Small Business Lending in Financial Crises: The Role of Government-Guaranteed Loans
John Hackney
Review of Finance, Volume 27, Issue 1, February 2023, Pages 247–287, https://doi.org/10.1093/rof/rfac002
The role of the government in ensuring access to credit for small businesses has been the focus of considerable research and policy debate. The disproportionately negative effect of the COVID-19 pandemic on small businesses has once again brought this subject to the fore. Much of the discussion arises from the belief that small firms are the engine of economic growth, yet face significant difficulty in accessing the credit markets on which they depend. Small business credit access is a particularly relevant topic during crises, when research shows bank-dependent firms face even greater difficulty obtaining capital.

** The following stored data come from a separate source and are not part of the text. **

===== src/rtl/seq_tx_pkg.sv =====
// Shared definitions for the serial sequence transmitter.
//   tx_state_e   : 2-bit FSM state encoding (ST_IDLE, ST_PREAMBLE, ST_SHIFT, ST_GAP)
//   SYNC_PATTERN : "100" sync preamble, sent MSB first
//   SYNC_LEN     : number of preamble bits
//   clamp_len()  : maps a requested frame length onto 1..max_len
package seq_tx_pkg;

    typedef enum logic [1:0] {
        ST_IDLE     = 2'd0,
        ST_PREAMBLE = 2'd1,
        ST_SHIFT    = 2'd2,
        ST_GAP      = 2'd3
    } tx_state_e;

    localparam logic [2:0]  SYNC_PATTERN = 3'b100;
    localparam int unsigned SYNC_LEN     = 3;

    // Zero or oversize lengths mean "send the whole word".
    function automatic int unsigned clamp_len(input int unsigned len,
                                              input int unsigned max_len);
        return ((len == 0) || (len > max_len)) ? max_len : len;
    endfunction

endpackage


===== src/rtl/tx_shift_reg.sv =====
// Parallel-load, shift-left register with MSB tap.
//   clk         : clock, rising edge
//   reset       : asynchronous, active-high; clears the register
//   load_i      : capture load_data_i (has priority over shift_i)
//   load_data_i : parallel word
//   shift_i     : shift left by one, zero fill
//   msb_o       : current MSB
module tx_shift_reg #(
    parameter int unsigned DATA_W = 8
) (
    input  logic              clk,
    input  logic              reset,
    input  logic              load_i,
    input  logic [DATA_W-1:0] load_data_i,
    input  logic              shift_i,
    output logic              msb_o
);

    logic [DATA_W-1:0] shreg_q;

    always_ff @(posedge clk or posedge reset) begin
        if (reset) begin
            shreg_q <= '0;
        end else if (load_i) begin
            shreg_q <= load_data_i;
        end else if (shift_i) begin
            shreg_q <= shreg_q << 1;
        end
    end

    assign msb_o = shreg_q[DATA_W-1];

endmodule


===== src/rtl/serial_seq_transmitter.sv =====
// Serial transmitter: takes a word over valid/ready and sends its top load_len bits
// MSB first on serial_out, one bit per clock, followed by GAP_CYCLES idle-low cycles.
// Optional feature macro SEQ_TX_PREAMBLE_EN: prefix every frame with the "100" sync
// preamble so a downstream "100" analyzer flags the frame start.
//   clk, reset  : clock (rising edge), asynchronous active-high reset
//   load_valid  : load_data/load_len valid
//   load_ready  : high only in IDLE; transfer on load_valid && load_ready
//   load_data   : frame bits, MSB sent first
//   load_len    : bits to send; 0 or >DATA_W sends DATA_W bits
//   serial_out  : registered serial line, idles at 0
//   busy        : frame in progress
//   frame_done  : one-cycle pulse on the return to IDLE after a completed frame
module serial_seq_transmitter
    import seq_tx_pkg::*;
#(
    parameter int unsigned DATA_W     = 8,
    parameter int unsigned GAP_CYCLES = 2
) (
    input  logic                         clk,
    input  logic                         reset,
    input  logic                         load_valid,
    output logic                         load_ready,
    input  logic [DATA_W-1:0]            load_data,
    input  logic [$clog2(DATA_W+1)-1:0]  load_len,
    output logic                         serial_out,
    output logic                         busy,
    output logic                         frame_done
);

    localparam int unsigned LenW = $clog2(DATA_W + 1);
    localparam int unsigned GapW = (GAP_CYCLES > 1) ? $clog2(GAP_CYCLES) : 1;

    tx_state_e         state_q;
    logic              serial_q;
    logic              ready_q;
    logic              busy_q;
    logic              done_q;
    logic [LenW-1:0]   bits_left_q;
    logic [GapW-1:0]   gap_cnt_q;
    logic [LenW-1:0]   len_clamped;
    logic [DATA_W-1:0] shreg_load_val;
    logic              shreg_load;
    logic              shreg_shift;
    logic              shreg_msb;

`ifdef SEQ_TX_PREAMBLE_EN
    localparam logic [1:0] SyncLast = 2'(SYNC_LEN - 1);
    localparam logic [1:0] SyncEnd  = 2'(SYNC_LEN);
    logic [1:0] pre_cnt_q;

    // The first data bit leaves from the register after the preamble, so load unshifted.
    assign shreg_load_val = load_data;
    assign shreg_shift    = ((state_q == ST_SHIFT) && (bits_left_q != LenW'(1))) ||
                            ((state_q == ST_PREAMBLE) && (pre_cnt_q == SyncEnd));
`else
    // The first data bit goes straight to serial_out on the transfer edge, so the
    // register starts one position ahead.
    assign shreg_load_val = load_data << 1;
    assign shreg_shift    = (state_q == ST_SHIFT) && (bits_left_q != LenW'(1));
`endif

    assign len_clamped = LenW'(clamp_len(32'(load_len), DATA_W));
    assign shreg_load  = (state_q == ST_IDLE) && load_valid;

    tx_shift_reg #(
        .DATA_W (DATA_W)
    ) u_shreg (
        .clk         (clk),
        .reset       (reset),
        .load_i      (shreg_load),
        .load_data_i (shreg_load_val),
        .shift_i     (shreg_shift),
        .msb_o       (shreg_msb)
    );

    always_ff @(posedge clk or posedge reset) begin
        if (reset) begin
            state_q     <= ST_IDLE;
            serial_q    <= 1'b0;
            ready_q     <= 1'b1;
            busy_q      <= 1'b0;
            done_q      <= 1'b0;
            bits_left_q <= '0;
            gap_cnt_q   <= '0;
`ifdef SEQ_TX_PREAMBLE_EN
            pre_cnt_q   <= '0;
`endif
        end else begin
            done_q <= 1'b0;
            case (state_q)
                ST_IDLE: begin
                    if (load_valid) begin
                        bits_left_q <= len_clamped;
                        busy_q      <= 1'b1;
                        ready_q     <= 1'b0;
`ifdef SEQ_TX_PREAMBLE_EN
                        state_q     <= ST_PREAMBLE;
                        pre_cnt_q   <= 2'd1;
                        serial_q    <= SYNC_PATTERN[SyncLast];
`else
                        state_q     <= ST_SHIFT;
                        serial_q    <= load_data[DATA_W-1];
`endif
                    end else begin
                        serial_q <= 1'b0;
                    end
                end
`ifdef SEQ_TX_PREAMBLE_EN
                ST_PREAMBLE: begin
                    if (pre_cnt_q == SyncEnd) begin
                        state_q  <= ST_SHIFT;
                        serial_q <= shreg_msb;
                    end else begin
                        serial_q  <= SYNC_PATTERN[SyncLast - pre_cnt_q];
                        pre_cnt_q <= pre_cnt_q + 2'd1;
                    end
                end
`endif
                ST_SHIFT: begin
                    // bits_left counts the bit currently on the line.
                    if (bits_left_q == LenW'(1)) begin
                        serial_q <= 1'b0;
                        if (GAP_CYCLES > 0) begin
                            state_q   <= ST_GAP;
                            gap_cnt_q <= GapW'(GAP_CYCLES - 1);
                        end else begin
                            state_q <= ST_IDLE;
                            busy_q  <= 1'b0;
                            ready_q <= 1'b1;
                            done_q  <= 1'b1;
                        end
                    end else begin
                        serial_q    <= shreg_msb;
                        bits_left_q <= bits_left_q - LenW'(1);
                    end
                end
                ST_GAP: begin
                    serial_q <= 1'b0;
                    if (gap_cnt_q == '0) begin
                        state_q <= ST_IDLE;
                        busy_q  <= 1'b0;
                        ready_q <= 1'b1;
                        done_q  <= 1'b1;
                    end else begin
                        gap_cnt_q <= gap_cnt_q - GapW'(1);
                    end
                end
                default: begin
                    state_q  <= ST_IDLE;
                    serial_q <= 1'b0;
                    busy_q   <= 1'b0;
                    ready_q  <= 1'b1;
                end
            endcase
        end
    end

    assign serial_out = serial_q;
    assign load_ready = ready_q;
    assign busy       = busy_q;
    assign frame_done = done_q;

endmodule


===== config.mk =====
export PLATFORM = sky130hd
export DESIGN_NAME = serial_seq_transmitter
export DESIGN_NICKNAME = d
export VERILOG_FILES = /design/src/rtl/seq_tx_pkg.sv /design/src/rtl/tx_shift_reg.sv /design/src/rtl/serial_seq_transmitter.sv
export SDC_FILE = /design/constraint.sdc
export NUM_CORES = 1
export LEC_CHECK = 0
export ABC_AREA = 1
export BUFFER_PORTS_ARGS = -buffer_cell sky130_fd_sc_hd__buf_2
export CORE_ASPECT_RATIO = 0.75
export CORE_MARGIN = 2
export CORE_UTILIZATION = 25
export DETAILED_ROUTE_END_ITERATION = 8
export GPL_TIMING_DRIVEN = 0
export SKIP_LAST_GASP = 1
export SLEW_MARGIN = 30
export SYNTH_ARGS = -nofsm -noshare
export SYNTH_HDL_FRONTEND = slang
export SYNTH_SLANG_ARGS = --single-unit
export TNS_END_PERCENT = 50

===== constraint.sdc =====
create_clock -name clk -period 3.75 [get_ports clk]
set_input_delay 0.75 -clock clk [delete_from_list [all_inputs] [get_ports clk]]
set_output_delay 0.75 -clock clk [all_outputs]
set_load 0.05 [all_outputs]

* Word level (Yosys, flattened, before mapping)
Cells that the tools add are included.
** Word-level totals
- Register bits :: 19
- Latch bits :: 0
- Bits in writable memories :: 0
- Memory bits (read-only) :: 0
- Input port bits :: 15
- Output and inout port bits :: 4
- Logic and storage cells :: 56
- Memories kept :: 0
** Cells by class
- Add/sub/neg operators :: 2
- $mul :: 0
- Divide/modulo/power cells :: 0
- Magnitude comparators :: 1
- Eq/ne operators :: 8
- Shift operators :: 0
- Multiplexer cells :: 24
- Bitwise operators :: 1
- Reductions and logical operators :: 12
** Operators by type and width (count)
- two-way mux 8 bit :: 2
- two-way mux 4 bit :: 3
- two-way mux 1 bit :: 10
- AND reduction 3 bit :: 3
- one-hot mux 4 bit (2 select lines) :: 1
- two-way mux 2 bit :: 3
- inequality test 2 bit, second input constant :: 3
- one-hot mux 1 bit (3 select lines) :: 2
- one-hot mux 2 bit (3 select lines) :: 1
- nonzero test 2 bit :: 3
- == test 2 bit, second input constant :: 2
- == test 4 x 1 -> 1 bit, second input constant :: 1
- greater-than comparator 4 bit, second input constant :: 1
- logical NOT 4 bit :: 1
- inequality test 4 x 1 -> 1 bit, second input constant :: 1
- one-hot mux 1 bit (2 select lines) :: 2
- subtractor 4 x 1 -> 4 bit, second input constant :: 1
- logical AND 1 bit :: 2
- logical NOT 2 bit :: 1
- inequality test 2 x 1 -> 1 bit, second input constant :: 1
- AND reduction 2 bit :: 1
- logical OR 1 bit :: 1
- NOT 1 bit :: 1
- subtractor 1 bit, second input constant :: 1

* Longest topological paths before layout
- Depth after elaboration :: 5
- Mapped depth :: 8
- Gate-level depth less buffers :: 8

* Cells and area by module
A second synthesis with hierarchy kept.
** Second synthesis, totals
- Cell total of the unflattened synthesis :: 127
- Area total of the unflattened synthesis :: 1004.7 µm²
** Modules (own cells, without submodules)
- serial_seq_transmitter :: times used 1, cells an instance 83, area each 624.3 µm², seq. area each 276.5 µm²
- tx_shift_reg :: times used 1, cells an instance 44, area each 380.4 µm², seq. area each 200.2 µm²

* Worst setup path after synthesis
No wires, ideal clock.
- Path kind :: reg-to-output
- From :: register ready_q (netlist: load_ready)
- To :: output load_ready
- Arrival time :: 0.664 ns
- Required time :: 3.000 ns
- Setup slack :: 2.336 ns
- Stages on the path, launching flop included :: 1
- Buffers on the path :: 0
- Path through :: dfstp_2
** RTL lines
- start, declared :: line serial_seq_transmitter.sv:35 : logic ready_q;
- start signal, assigned :: line serial_seq_transmitter.sv:80 : ready_q <= 1'b1;
- start signal, assigned :: line serial_seq_transmitter.sv:95 : ready_q <= 1'b0;
- start signal, assigned :: line serial_seq_transmitter.sv:129 : ready_q <= 1'b1;
- end, declared :: line serial_seq_transmitter.sv:22 : output logic load_ready,
No word-level cell between the ends.

* Worst setup path in the final report
- From :: register ready_q (netlist: load_ready)
- To :: output load_ready
No word-level cell between the ends.

==> impl_metrics.env <==
export IMPL_period_share_pct=47.3
export IMPL_grt_pass1_vias=746
export IMPL_fin_crit_ns=1.77
export IMPL_synth_top_family_by_area="simple AND/OR/NAND/NOR gates"
export IMPL_first_pass_iters=2
export IMPL_cts_resized_gates=0
export IMPL_fin_area_um2=1190
export IMPL_synth_xor_area_share_pct=0.885
export IMPL_path_max_fanout=2
export IMPL_wl_per_cell_um=9.51
export IMPL_grt_pass1_wl_mm=3.27
export IMPL_io_buffers=18
export IMPL_fmax_mhz=564
export IMPL_rsz0062_at_grt="false"
export IMPL_fin_nets=163
export IMPL_synth_seq_area_share_pct=45.6
export IMPL_clk_pin_slew_ns=0.06
export IMPL_diodes=0
export IMPL_crit_required_ns=3.00
export IMPL_worst_pin_slew_ns=0.688
export IMPL_postRouteAntennaNets=0
export IMPL_crit_cells=1
export IMPL_area_growth_pct=20.2
export IMPL_mostFrequentLayoutCells="46 x nand2_1, 18 x buf_2, 17 x dfrtp_1"
export IMPL_cts_htree_levels=1
export IMPL_status="finished clean"
export IMPL_drv_cap=0
export IMPL_ys_warnings_count=0
export IMPL_cts_tree="done"
export IMPL_worstPathCellList="buf_2"
export IMPL_die_x_um=76.7
export IMPL_rr_worst_depth=6
export IMPL_synth_seq_cells=18
export IMPL_dp_hpwl_mm=1.48
export IMPL_yosys_mux_area_fraction_pct=0
export IMPL_hold_buffers=0
export IMPL_final_common_cell="nand2_1"
export IMPL_slowest_stage="dfstp_2"
export IMPL_p_total_mw=1.02
export IMPL_initial_utilization_pct=26.5
export IMPL_grt_usage_pct=9.18
export IMPL_startpoint_type="register"
export IMPL_synthDistinctLibCells=22
export IMPL_p_per_area_nw_per_um2=861
export IMPL_gp_congestion=0.727
export IMPL_min_path_cells=1
export IMPL_synth_adder_area_share_pct=2.53
export IMPL_syn_cell_area_um2=990
export IMPL_max_vdd_ir_drop_uv=267
export IMPL_synth_area_leaders="dfrtp_1 43%, nand2_1 17%, nand3_1 5.6%"
export IMPL_num_vias=805
export IMPL_synth_area_leader_cell="dfrtp_1"
export IMPL_crit_path_end_kind="output port"
export IMPL_grt_overflow_total=0
export IMPL_yosys_area_share_simple_pct=34.5
export IMPL_fin_skew_ns=0.00315
export IMPL_coreArea_um2=3730
export IMPL_slew_viol_final=0
export IMPL_cts_root_buffer="clkbuf_8"
export IMPL_drive_gt1_share_pct=27.6
export IMPL_post_cts_buffers=0
export IMPL_grt_max_degree=19
export IMPL_leakage_nw=0.636
export IMPL_critPathMaxStageDelay_ns=0.52
export IMPL_path_delay_family="flip-flops"
export IMPL_path_class="register to output port"
export IMPL_critical_path_buf_inv_count=1
export IMPL_wl_mm=1.87
export IMPL_hold_class="register to register"
export IMPL_insertion_delay_ns=0.25
export IMPL_syn_nets=140
export IMPL_fin_tns_setup_ns=0
export IMPL_synth_cells=123
export IMPL_worstPathArrival_ns=1.02
export IMPL_rows=19
export IMPL_placed_area_um2=1140
export IMPL_holdWs_ns=0.459
export IMPL_hold_violations=0
export IMPL_synth_compound_area_share_pct=7.21
export IMPL_ios=19
export IMPL_final_setup_viol_count=0
export IMPL_synth_top_area_share_pct=43.0
export IMPL_cts_buffers=3
export IMPL_die_h_um=58.5
export IMPL_cts_buffer_depth=2
export IMPL_drt_vias_per_instance=4.09
export IMPL_max_slew_margin_pct=54.1
export IMPL_antenna_found_initial=0
export IMPL_cts_sinks=18
export IMPL_die_area_um2=4480
export IMPL_postSynthAreaPerCell_um2=8.05
export IMPL_first_iter_violations=32
export IMPL_remaining_drc_errors=0
-- registers in the layout, indices dropped and copies added (netlist names) --
signal and count:
bits_left_q 4, gap_cnt_q 1, state_q 2, load_ready 1, frame_done 1, serial_out 1, u_shreg.shreg_q 7, busy 1
-- path summary, 6_finish.rpt --
kind | endpoint | slack (ns) | from
max | load_ready | 1.98 | load_ready$_DFFE_PP1P_
min | frame_done$_DFF_PP0_ | 0.46 | gap_cnt_q$_DFFE_PP0P_
max reg2reg | bits_left_q[1]$_DFFE_PP0P_ | 2.45 | bits_left_q[0]$_DFFE_PP0P_
min reg2reg | frame_done$_DFF_PP0_ | 0.46 | gap_cnt_q$_DFFE_PP0P_
max in group asynchronous | gap_cnt_q$_DFFE_PP0P_ | 2.72 | reset
min in group asynchronous | u_shreg.shreg_q[6]$_DFFE_PP0P_ | 0.60 | reset
-- logic make-up after synthesis --
kind of cell    Yosys count
simple gates             73
buf+inv                  18
flops                    18
compound gates           11
fa+ha+maj                 2
xor+xnor                  1
-- through the flow --
stage          worst slack, ns  utilization, %  std cells
2_1_floorplan             2.34               -        123
3_3_place_gp              2.21            30.7        193
3_5_place_dp              2.22            30.7        193
4_1_cts                   1.97            31.9        197
5_1_grt                   1.94            31.9        197
6_report                  1.98            31.9        197
-- synthesized netlist by cell type --
master    count
inv_4         1
a21boi_0      1
dfstp_2       1
buf_12        1
nand2_4       3
nand3_4       1
inv_1        12
nand3_1      11
or2_2         1
a21oi_1       2
o211ai_1      1
inv_2         3
clkinv_4      1
xnor2_1       1
nor2_1        5
nand4_1       2
o21ai_0       4
nand2_2       4
ha_1          2
o21ai_2       3
nand2_1      46
dfrtp_1      17
-- power by group --
group / internal, mW / switching (mW) / leakage [nW]
combinational: 0.203 / 0.355 / 0.385
sequential: 0.280 / 0.0497 / 0.228
clock: 0.0754 / 0.0612 / 0.0228
total: 0.558 / 0.466 / 0.636
-- per-layer routing --
| layer | vias to the layer above | GRT usage (%) | routed length, um |
|---|---|---|---|
| met5 | - | 0 | 0 |
| met4 | 0 | 0.779 | 6 |
| met3 | 2 | 3.83 | 87 |
| met2 | 14 | 14.2 | 807 |
| met1 | 362 | 12.6 | 972 |
| li1 | 427 | - | - |
-- cell type report --
cell class,count,area [um^2]
inverter,17,71.3
multi-input combinational,87,447
buffer,1,20.0
clock buffer,4,45.0
sequential,18,452
tap,52,65.1
fill,416,2540
timing repair buffer,18,90.1
Note: power is estimated with default switching activity, not from simulation.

I ask in this paper whether and how a particular type of indirect government intervention, partial credit guarantees, can ease financial constraints for small businesses during crises, and whether this can in turn translate to better real outcomes. I use geographic variation in the presence of lenders who participate in the Small Business Administration’s 7(a) loan program to answer this question, along with a novel IV analysis exploiting the distance between these lenders and the SBA’s loan processing center.
The results indicate that during the 2007-2009 financial crisis, areas with a greater share of Small Business Administration 7(a) lenders experienced: 1) a 2.2% increase in small business loan volume, 2) a 3.7% increase in small firm employment and 3.5% increase in establishments, and 3) lower loan default rates. Bank-county-year analysis suggests that SBA banks increase their share of lending when they are capital-constrained, and when local median income is lower. The findings suggest that targeted government support can play a beneficial role in the presence of private credit market frictions, especially when bank capital is limited and small business financial constraints are severe.